In the embodiment, the channel state information is obtained by monitoring the interference of the current action of the driver on the wireless signal; carrying out feature extraction on the channel state information to obtain signal features; reducing the dimension of the signal characteristics to obtain target characteristics; inputting the target characteristics into a pre-trained target fatigue behavior recognition model to obtain a classification result output by the target fatigue behavior recognition model; and judging whether the current action of the driver is the fatigue driving action according to the classification result to obtain a monitoring result of the fatigue behavior of the driver. By the mode, the action of the driver is monitored by combining wireless perception, whether the action of the driver is the fatigue driving action is identified by utilizing the trained fatigue behavior identification model, the fatigue driving is monitored, the occurrence of the fatigue driving is reduced, the occurrence rate of road traffic safety accidents is reduced, and the fatigue driving is monitored relative to the acquired image; compared with a mode of analyzing physiological signals of a driver, the method and the device do not need to be provided with signal acquisition equipment, and driving experience feeling and operation of the driver are not influenced.

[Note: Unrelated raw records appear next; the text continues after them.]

<file path="src/rtl/digit_serial_adder_pkg.sv">
// Shared types and sizing helpers for the digit-serial adder.
// One 4-bit digit is processed per cycle, LSD first.
package digit_serial_adder_pkg;

  typedef enum logic [1:0] {
    IDLE = 2'd0,
    RUN  = 2'd1,
    DONE = 2'd2
  } state_e;

  localparam int DIGIT_W = 4;

  function automatic int ndig_f(input int w);
    return w / DIGIT_W;
  endfunction

  function automatic int cnt_w_f(input int w);
    return (w / DIGIT_W > 1) ? $clog2(w / DIGIT_W) : 1;
  endfunction

endpackage

</file>
<file path="src/rtl/digit_serial_adder_cla4_slice.sv">
// Combinational 4-bit carry-lookahead adder slice.
// Carries are formed directly from generate/propagate terms.
module cla4_slice (
  input  logic [3:0] x,
  input  logic [3:0] y,
  input  logic       ci,
  output logic [3:0] s,
  output logic       co
);

  logic [3:0] g;
  logic [3:0] p;
  logic [3:0] c;

  always_comb begin
    g = x & y;
    p = x ^ y;
    c[0] = ci;
    c[1] = g[0] | (p[0] & ci);
    c[2] = g[1] | (p[1] & g[0])
         | (p[1] & p[0] & ci);
    c[3] = g[2] | (p[2] & g[1])
         | (p[2] & p[1] & g[0])
         | (p[2] & p[1] & p[0] & ci);
    co   = g[3] | (p[3] & g[2])
         | (p[3] & p[2] & g[1])
         | (p[3] & p[2] & p[1] & g[0])
         | (p[3] & p[2] & p[1] & p[0] & ci);
    s = p ^ c;
  end

endmodule

</file>
<file path="src/rtl/digit_serial_adder.sv">
// Sequential WIDTH-bit adder reusing one CLA slice per digit.
// Valid/ready on both sides; result held until accepted.
module digit_serial_adder
  import digit_serial_adder_pkg::*;
#(
  parameter int WIDTH = 16
) (
  input  logic             clk,
  input  logic             rst,
  input  logic             in_valid,
  output logic             in_ready,
  input  logic [WIDTH-1:0] a,
  input  logic [WIDTH-1:0] b,
  input  logic             cin,
  output logic             out_valid,
  input  logic             out_ready,
  output logic [WIDTH-1:0] sum,
  output logic             cout,
  output logic             ovf
);

  localparam int NDIG = ndig_f(WIDTH);
  localparam int CW   = cnt_w_f(WIDTH);

  state_e           state_q, state_d;
  logic [CW-1:0]    cnt_q, cnt_d;
  logic             carry_q, carry_d;
  logic [WIDTH-1:0] a_sh_q, a_sh_d;
  logic [WIDTH-1:0] b_sh_q, b_sh_d;
  logic [WIDTH-1:0] sum_sh_q, sum_sh_d;
  logic             a_msb_q, a_msb_d;
  logic             b_msb_q, b_msb_d;
  logic [WIDTH-1:0] sum_q, sum_d;
  logic             cout_q, cout_d;
  logic             ovf_q, ovf_d;

  logic [DIGIT_W-1:0]       dig_s;
  logic                     dig_co;
  logic [WIDTH+DIGIT_W-1:0] sum_cat;

  cla4_slice u_slice (
    .x  (a_sh_q[DIGIT_W-1:0]),
    .y  (b_sh_q[DIGIT_W-1:0]),
    .ci (carry_q),
    .s  (dig_s),
    .co (dig_co)
  );

  // New digit enters at the MSB end; dropping the low digit
  // leaves the accumulated sum right-aligned after NDIG steps.
  assign sum_cat = {dig_s, sum_sh_q};

  always_comb begin
    state_d  = state_q;
    cnt_d    = cnt_q;
    carry_d  = carry_q;
    a_sh_d   = a_sh_q;
    b_sh_d   = b_sh_q;
    sum_sh_d = sum_sh_q;
    a_msb_d  = a_msb_q;
    b_msb_d  = b_msb_q;
    sum_d    = sum_q;
    cout_d   = cout_q;
    ovf_d    = ovf_q;
    unique case (state_q)
      IDLE: begin
        if (in_valid) begin
          a_sh_d  = a;
          b_sh_d  = b;
          carry_d = cin;
          cnt_d   = '0;
          a_msb_d = a[WIDTH-1];
          b_msb_d = b[WIDTH-1];
          state_d = RUN;
        end
      end
      RUN: begin
        a_sh_d   = a_sh_q >> DIGIT_W;
        b_sh_d   = b_sh_q >> DIGIT_W;
        sum_sh_d = sum_cat[WIDTH+DIGIT_W-1:DIGIT_W];
        carry_d  = dig_co;
        cnt_d    = cnt_q + CW'(1);
        if (cnt_q == CW'(NDIG - 1)) begin
          sum_d   = sum_sh_d;
          cout_d  = dig_co;
          ovf_d   = a_msb_q ^ b_msb_q
                  ^ sum_sh_d[WIDTH-1] ^ dig_co;
          cnt_d   = '0;
          state_d = DONE;
        end
      end
      DONE: begin
        if (out_ready) state_d = IDLE;
      end
      default: state_d = IDLE;
    endcase
  end

  always_ff @(posedge clk) begin
    if (rst) begin
      state_q  <= IDLE;
      cnt_q    <= '0;
      carry_q  <= 1'b0;
      a_sh_q   <= '0;
      b_sh_q   <= '0;
      sum_sh_q <= '0;
      a_msb_q  <= 1'b0;
      b_msb_q  <= 1'b0;
      sum_q    <= '0;
      cout_q   <= 1'b0;
      ovf_q    <= 1'b0;
    end else begin
      state_q  <= state_d;
      cnt_q    <= cnt_d;
      carry_q  <= carry_d;
      a_sh_q   <= a_sh_d;
      b_sh_q   <= b_sh_d;
      sum_sh_q <= sum_sh_d;
      a_msb_q  <= a_msb_d;
      b_msb_q  <= b_msb_d;
      sum_q    <= sum_d;
      cout_q   <= cout_d;
      ovf_q    <= ovf_d;
    end
  end

  assign in_ready  = (state_q == IDLE);
  assign out_valid = (state_q == DONE);
  assign sum       = sum_q;
  assign cout      = cout_q;
  assign ovf       = ovf_q;

endmodule

</file>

It should be noted that the above-described work flows are only exemplary, and do not limit the scope of the present invention, and in practical applications, a person skilled in the art may select some or all of them to achieve the purpose of the solution of the embodiment according to actual needs, and the present invention is not limited herein.

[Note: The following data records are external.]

File: src/rtl/systolic_ctrl.sv
// Operand sequencer for a DIM x DIM systolic array: per-lane K-deep buffers, skewed feed, clear/drain/done.
// Optional completed-run counter enabled by defining SYSTOLIC_CTRL_RUN_COUNT_EN.
module systolic_ctrl #(
    parameter int unsigned DATA_WIDTH = 16,
    parameter int unsigned DIM        = 3,
    parameter int unsigned K_MAX      = 16
) (
    input  logic            clk,
    input  logic            rst,
    systolic_ctrl_if.slave  bus
);
    localparam int unsigned K_W    = $clog2(K_MAX);
    localparam int unsigned LANE_W = (DIM > 1) ? $clog2(DIM) : 1;
    localparam int unsigned FEED_W = DATA_WIDTH * DIM;
    localparam int unsigned CNT_W  = $clog2(K_MAX + DIM + 1);

    typedef enum logic [2:0] {
        S_IDLE,
        S_CLEAR,
        S_STREAM,
        S_DRAIN,
        S_DONE
    } state_e;

    state_e            state_q, state_d;
    logic [CNT_W-1:0]  cnt_q, cnt_d;
    logic [K_W:0]      klen_q, klen_d;
    logic [FEED_W-1:0] feed_1_q, feed_1_d;
    logic [FEED_W-1:0] feed_2_q, feed_2_d;
    logic              acc_clr_q, acc_clr_d;
    logic              busy_q, busy_d;
    logic              done_q, done_d;
    logic              err_q, err_d;

    logic [DATA_WIDTH-1:0] down_buf  [DIM][K_MAX];
    logic [DATA_WIDTH-1:0] right_buf [DIM][K_MAX];
    logic [CNT_W-1:0]      rd_idx    [DIM];

    logic wr_ok;
    logic klen_ok;
    logic stream_last;
    logic drain_last;

    assign wr_ok = bus.wr_en && (state_q == S_IDLE)
                 && ({1'b0, bus.wr_lane} < (LANE_W + 1)'(DIM));
    assign klen_ok = (bus.k_len != '0) && (bus.k_len <= (K_W + 1)'(K_MAX));
    assign stream_last = (cnt_q + CNT_W'(1)) == (CNT_W'(klen_q) + CNT_W'(DIM - 1));
    assign drain_last  = (cnt_q == CNT_W'(DIM - 1));

    // Operand storage is deliberately not reset; only the host rewrites it.
    always_ff @(posedge clk) begin
        if (wr_ok) begin
            if (bus.wr_sel) right_buf[bus.wr_lane][bus.wr_addr] <= bus.wr_data;
            else            down_buf[bus.wr_lane][bus.wr_addr]  <= bus.wr_data;
        end
    end

    always_comb begin
        state_d  = state_q;
        cnt_d    = cnt_q;
        klen_d   = klen_q;
        err_d    = 1'b0;
        feed_1_d = '0;
        feed_2_d = '0;

        case (state_q)
            S_IDLE: begin
                if (bus.start) begin
                    if (klen_ok) begin
                        klen_d  = bus.k_len;
                        state_d = S_CLEAR;
                    end else begin
                        err_d = 1'b1;
                    end
                end
            end
            S_CLEAR: begin
                cnt_d   = '0;
                state_d = S_STREAM;
            end
            S_STREAM: begin
                if (stream_last) begin
                    cnt_d   = '0;
                    state_d = S_DRAIN;
                end else begin
                    cnt_d = cnt_q + CNT_W'(1);
                end
            end
            S_DRAIN: begin
                if (drain_last) state_d = S_DONE;
                else            cnt_d   = cnt_q + CNT_W'(1);
            end
            S_DONE:  state_d = S_IDLE;
            default: state_d = S_IDLE;
        endcase

        // Lane j lags by j cycles so element k meets PE[i][j] at cycle k+i+j.
        for (int unsigned j = 0; j < DIM; j++) begin
            rd_idx[j] = cnt_d - CNT_W'(j);
            if ((state_d == S_STREAM) && (cnt_d >= CNT_W'(j))
                && (rd_idx[j] < CNT_W'(klen_q))) begin
                feed_1_d[j*DATA_WIDTH +: DATA_WIDTH] = down_buf[j][rd_idx[j][K_W-1:0]];
                feed_2_d[j*DATA_WIDTH +: DATA_WIDTH] = right_buf[j][rd_idx[j][K_W-1:0]];
            end
        end

        acc_clr_d = (state_d == S_CLEAR);
        busy_d    = (state_d != S_IDLE);
        done_d    = (state_d == S_DONE);
    end

    always_ff @(posedge clk or posedge rst) begin
        if (rst) begin
            state_q   <= S_IDLE;
            cnt_q     <= '0;
            klen_q    <= '0;
            feed_1_q  <= '0;
            feed_2_q  <= '0;
            acc_clr_q <= 1'b0;
            busy_q    <= 1'b0;
            done_q    <= 1'b0;
            err_q     <= 1'b0;
        end else begin
            state_q   <= state_d;
            cnt_q     <= cnt_d;
            klen_q    <= klen_d;
            feed_1_q  <= feed_1_d;
            feed_2_q  <= feed_2_d;
            acc_clr_q <= acc_clr_d;
            busy_q    <= busy_d;
            done_q    <= done_d;
            err_q     <= err_d;
        end
    end

    assign bus.feed_1  = feed_1_q;
    assign bus.feed_2  = feed_2_q;
    assign bus.acc_clr = acc_clr_q;
    assign bus.busy    = busy_q;
    assign bus.done    = done_q;
    assign bus.err     = err_q;

`ifdef SYSTOLIC_CTRL_RUN_COUNT_EN
    logic [15:0] run_count_q, run_count_d;

    // Counts up together with the done pulse; wraps naturally at 16 bits.
    assign run_count_d = run_count_q + 16'(done_d);

    always_ff @(posedge clk or posedge rst) begin
        if (rst) run_count_q <= '0;
        else     run_count_q <= run_count_d;
    end

    assign bus.run_count = run_count_q;
`else
    assign bus.run_count = '0;
`endif

endmodule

In addition, the technical details that are not described in detail in this embodiment may be referred to a method for monitoring fatigue behavior of a driver provided in any embodiment of the present invention, and are not described herein again.

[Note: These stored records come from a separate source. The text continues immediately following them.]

**src/rtl/ucie_ctl_sb_msg_scheduler_if.sv**
```systemverilog
// ----------------------------------------------------------------------------
// ucie_ctl_sb_msg_scheduler_if
// Bundles the requester-side and sideband-channel signals of the sideband
// message scheduler.
//
// Handshake:
//   i_req[k] is a level request and stays high until o_gnt[k] pulses.
//   o_gnt, o_done, o_timeout and o_rsp_drop are single-cycle pulses.
//   o_sb_msg_valid / i_sb_msg_in_valid qualify one 4-bit code per cycle.
//   The channel has no backpressure.
//
// Signals:
//   i_req             requester level requests (NREQ)
//   i_req_msg         per-requester message code, slice [4*k+3:4*k]
//   o_gnt             one-hot launch pulse
//   o_done            response-received pulse per requester
//   o_timeout         response-timeout pulse per requester
//   o_sb_msg          code driven to the partner
//   o_sb_msg_valid    qualifier for o_sb_msg
//   i_sb_msg_in       code received from the partner
//   i_sb_msg_in_valid qualifier for i_sb_msg_in
//   o_rsp_drop        pending partner response was overwritten
//   o_busy            a local request is outstanding
//   o_dbg_state       FSM state (0 = IDLE, 1 = WAIT_RSP)
//
// Modports:
//   master  scheduler side
//   slave   requesters plus channel side
// ----------------------------------------------------------------------------
interface ucie_ctl_sb_msg_scheduler_if #(
  parameter int NREQ = 4
);
  logic [NREQ-1:0]   i_req;
  logic [4*NREQ-1:0] i_req_msg;
  logic [NREQ-1:0]   o_gnt;
  logic [NREQ-1:0]   o_done;
  logic [NREQ-1:0]   o_timeout;
  logic [3:0]        o_sb_msg;
  logic              o_sb_msg_valid;
  logic [3:0]        i_sb_msg_in;
  logic              i_sb_msg_in_valid;
  logic              o_rsp_drop;
  logic              o_busy;
  logic              o_dbg_state;

  modport master (
    input  i_req, i_req_msg, i_sb_msg_in, i_sb_msg_in_valid,
    output o_gnt, o_done, o_timeout, o_sb_msg, o_sb_msg_valid,
           o_rsp_drop, o_busy, o_dbg_state
  );

  modport slave (
    output i_req, i_req_msg, i_sb_msg_in, i_sb_msg_in_valid,
    input  o_gnt, o_done, o_timeout, o_sb_msg, o_sb_msg_valid,
           o_rsp_drop, o_busy, o_dbg_state
  );
endinterface

```
**src/rtl/ucie_ctl_sb_msg_scheduler.sv**
```systemverilog
// ----------------------------------------------------------------------------
// ucie_ctl_sb_msg_scheduler
// Schedules UCIe sideband link-management messages. The block does four jobs:
//   - It round-robin arbitrates the local requesters.
//   - It allows only one outstanding local request at a time.
//   - It tracks the response to that request and raises a timeout if none
//     arrives.
//   - It automatically answers request messages that arrive from the partner.
//
// Message codes:
//   IDLE=0, ACT=1/2, RETRAIN=3/4, LNKERR=5/6, LNKRST=7/8
//   Each request code is odd and lies between 1 and 7. Its response code is
//   the request code plus 1.
//
// Ports:
//   i_clk    clock
//   i_rst_n  asynchronous active-low reset
//   sb       ucie_ctl_sb_msg_scheduler_if.master (see the interface file)
//
// All outputs are registered.
// ----------------------------------------------------------------------------
module ucie_ctl_sb_msg_scheduler #(
  parameter int NREQ        = 4,
  parameter int TIMEOUT_CYC = 64
) (
  input logic                          i_clk,
  input logic                          i_rst_n,
  ucie_ctl_sb_msg_scheduler_if.master  sb
);

  localparam int IDXW = (NREQ > 1) ? $clog2(NREQ) : 1;
  localparam int TMRW = (TIMEOUT_CYC > 1) ? $clog2(TIMEOUT_CYC) : 1;

  typedef enum logic {
    IDLE     = 1'b0,
    WAIT_RSP = 1'b1
  } state_t;

  state_t            state_q, state_d;
  logic [IDXW-1:0]   rr_q, rr_d;
  logic [IDXW-1:0]   owner_q, owner_d;
  logic [3:0]        code_q, code_d;
  logic [TMRW-1:0]   timer_q, timer_d;
  logic              pend_valid_q, pend_valid_d;
  logic [3:0]        pend_code_q, pend_code_d;

  logic [NREQ-1:0]   gnt_q, gnt_d;
  logic [NREQ-1:0]   done_q, done_d;
  logic [NREQ-1:0]   timeout_q, timeout_d;
  logic [3:0]        sb_msg_q, sb_msg_d;
  logic              sb_valid_q, sb_valid_d;
  logic              drop_q, drop_d;
  logic              busy_q, busy_d;

  logic              win_found;
  logic [IDXW-1:0]   win_idx;
  logic [3:0]        win_code;
  int                slot;

  logic              send_pend;
  logic              rsp_match;
  logic              partner_req;

  // A request code is odd and at most 7.
  function automatic logic is_req_code(input logic [3:0] c);
    return c[0] && !c[3];
  endfunction

  function automatic logic [IDXW-1:0] next_idx(input logic [IDXW-1:0] k);
    if (k == IDXW'(NREQ - 1)) return '0;
    else                      return k + IDXW'(1);
  endfunction

  // Pick the first eligible requester at or after the RR pointer.
  // The search wraps from NREQ-1 back to 0.
  always_comb begin
    win_found = 1'b0;
    win_idx   = '0;
    win_code  = '0;
    slot      = 0;
    for (int i = 0; i < NREQ; i++) begin
      slot = int'(rr_q) + i;
      if (slot >= NREQ) slot = slot - NREQ;
      if (!win_found && sb.i_req[slot] &&
          is_req_code(sb.i_req_msg[4*slot +: 4])) begin
        win_found = 1'b1;
        win_idx   = IDXW'(slot);
        win_code  = sb.i_req_msg[4*slot +: 4];
      end
    end
  end

  // A nonzero gnt_q means a local message is on the channel this cycle.
  // The response slot that directly follows a local launch is reserved.
  // While that slot is reserved, a waiting response stays in the pending
  // register, where a newer partner request can still overwrite it.
  assign send_pend   = pend_valid_q && (gnt_q == '0);
  assign rsp_match   = sb.i_sb_msg_in_valid && (sb.i_sb_msg_in == (code_q + 4'd1));
  assign partner_req = sb.i_sb_msg_in_valid && is_req_code(sb.i_sb_msg_in);

  always_comb begin
    state_d      = state_q;
    rr_d         = rr_q;
    owner_d      = owner_q;
    code_d       = code_q;
    timer_d      = timer_q;
    pend_valid_d = pend_valid_q;
    pend_code_d  = pend_code_q;
    gnt_d        = '0;
    done_d       = '0;
    timeout_d    = '0;
    sb_msg_d     = '0;
    sb_valid_d   = 1'b0;
    drop_d       = 1'b0;

    if (send_pend) begin
      sb_msg_d     = pend_code_q;
      sb_valid_d   = 1'b1;
      pend_valid_d = 1'b0;
    end

    case (state_q)
      IDLE: begin
        // A waiting partner response takes the channel first.
        // In that case the local grant is deferred by one cycle.
        if (win_found && !pend_valid_q) begin
          gnt_d[win_idx] = 1'b1;
          sb_msg_d       = win_code;
          sb_valid_d     = 1'b1;
          owner_d        = win_idx;
          code_d         = win_code;
          timer_d        = '0;
          state_d        = WAIT_RSP;
        end
      end
      WAIT_RSP: begin
        timer_d = timer_q + TMRW'(1);
        // If a match and a timeout land in the same cycle, the match wins.
        if (rsp_match) begin
          done_d[owner_q] = 1'b1;
          rr_d            = next_idx(owner_q);
          timer_d         = '0;
          state_d         = IDLE;
        end else if (timer_q == TMRW'(TIMEOUT_CYC - 1)) begin
          timeout_d[owner_q] = 1'b1;
          rr_d               = next_idx(owner_q);
          timer_d            = '0;
          state_d            = IDLE;
        end
      end
      default: state_d = IDLE;
    endcase

    // A partner request always loads its response into the pending register.
    // The old value is reported as dropped only when it was not sent out
    // in this same cycle.
    if (partner_req) begin
      if (pend_valid_q && !send_pend) drop_d = 1'b1;
      pend_valid_d = 1'b1;
      pend_code_d  = sb.i_sb_msg_in + 4'd1;
    end
  end

  assign busy_d = (state_d == WAIT_RSP);

  always_ff @(posedge i_clk or negedge i_rst_n) begin
    if (!i_rst_n) begin
      state_q      <= IDLE;
      rr_q         <= '0;
      owner_q      <= '0;
      code_q       <= '0;
      timer_q      <= '0;
      pend_valid_q <= 1'b0;
      pend_code_q  <= '0;
      gnt_q        <= '0;
      done_q       <= '0;
      timeout_q    <= '0;
      sb_msg_q     <= '0;
      sb_valid_q   <= 1'b0;
      drop_q       <= 1'b0;
      busy_q       <= 1'b0;
    end else begin
      state_q      <= state_d;
      rr_q         <= rr_d;
      owner_q      <= owner_d;
      code_q       <= code_d;
      timer_q      <= timer_d;
      pend_valid_q <= pend_valid_d;
      pend_code_q  <= pend_code_d;
      gnt_q        <= gnt_d;
      done_q       <= done_d;
      timeout_q    <= timeout_d;
      sb_msg_q     <= sb_msg_d;
      sb_valid_q   <= sb_valid_d;
      drop_q       <= drop_d;
      busy_q       <= busy_d;
    end
  end

  assign sb.o_gnt          = gnt_q;
  assign sb.o_done         = done_q;
  assign sb.o_timeout      = timeout_q;
  assign sb.o_sb_msg       = sb_msg_q;
  assign sb.o_sb_msg_valid = sb_valid_q;
  assign sb.o_rsp_drop     = drop_q;
  assign sb.o_busy         = busy_q;
  assign sb.o_dbg_state    = state_q;

endmodule

```
**src/flat_wrapper.sv**
```systemverilog
// flat-port wrapper written by rule: the top's interface ports become plain ports
module ucie_ctl_sb_msg_scheduler_flat 
#(
  parameter int NREQ        = 4,
  parameter int TIMEOUT_CYC = 64
)
  (i_clk, i_rst_n, sb_i_req, sb_i_req_msg, sb_i_sb_msg_in, sb_i_sb_msg_in_valid, sb_o_gnt, sb_o_done, sb_o_timeout, sb_o_sb_msg, sb_o_sb_msg_valid, sb_o_rsp_drop, sb_o_busy, sb_o_dbg_state);
  ucie_ctl_sb_msg_scheduler_if #(.NREQ(NREQ)) sb_i ();
  input logic i_clk;
  input logic i_rst_n;
  input wire logic [$bits(sb_i.i_req)-1:0] sb_i_req;
  input wire logic [$bits(sb_i.i_req_msg)-1:0] sb_i_req_msg;
  input wire logic [$bits(sb_i.i_sb_msg_in)-1:0] sb_i_sb_msg_in;
  input wire logic [$bits(sb_i.i_sb_msg_in_valid)-1:0] sb_i_sb_msg_in_valid;
  output wire logic [$bits(sb_i.o_gnt)-1:0] sb_o_gnt;
  output wire logic [$bits(sb_i.o_done)-1:0] sb_o_done;
  output wire logic [$bits(sb_i.o_timeout)-1:0] sb_o_timeout;
  output wire logic [$bits(sb_i.o_sb_msg)-1:0] sb_o_sb_msg;
  output wire logic [$bits(sb_i.o_sb_msg_valid)-1:0] sb_o_sb_msg_valid;
  output wire logic [$bits(sb_i.o_rsp_drop)-1:0] sb_o_rsp_drop;
  output wire logic [$bits(sb_i.o_busy)-1:0] sb_o_busy;
  output wire logic [$bits(sb_i.o_dbg_state)-1:0] sb_o_dbg_state;
  assign sb_i.i_req = sb_i_req;
  assign sb_i.i_req_msg = sb_i_req_msg;
  assign sb_i.i_sb_msg_in = sb_i_sb_msg_in;
  assign sb_i.i_sb_msg_in_valid = sb_i_sb_msg_in_valid;
  assign sb_o_gnt = sb_i.o_gnt;
  assign sb_o_done = sb_i.o_done;
  assign sb_o_timeout = sb_i.o_timeout;
  assign sb_o_sb_msg = sb_i.o_sb_msg;
  assign sb_o_sb_msg_valid = sb_i.o_sb_msg_valid;
  assign sb_o_rsp_drop = sb_i.o_rsp_drop;
  assign sb_o_busy = sb_i.o_busy;
  assign sb_o_dbg_state = sb_i.o_dbg_state;
  ucie_ctl_sb_msg_scheduler #(.NREQ(NREQ), .TIMEOUT_CYC(TIMEOUT_CYC)) u_core (.i_clk(i_clk), .i_rst_n(i_rst_n), .sb(sb_i));
endmodule
```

In an embodiment, the feature extraction module 20 is further configured to perform wavelet packet decomposition on the channel state information, extract a wavelet packet energy feature and a wavelet packet coefficient statistical feature, and splice the wavelet packet energy feature and the wavelet packet coefficient statistical feature to obtain a signal feature.
In an embodiment, the feature extraction module 20 is further configured to perform multi-layer wavelet packet decomposition on the channel state information to obtain a wavelet packet coefficient, form a wavelet packet coefficient statistical feature according to a mean value, a standard deviation, a variance, and a maximum value corresponding to the wavelet packet coefficient, determine a signal energy ratio corresponding to each sub-band, determine each layer of wavelet packet energy vector according to the signal energy ratio, and form a wavelet packet energy feature according to each layer of wavelet packet energy vector.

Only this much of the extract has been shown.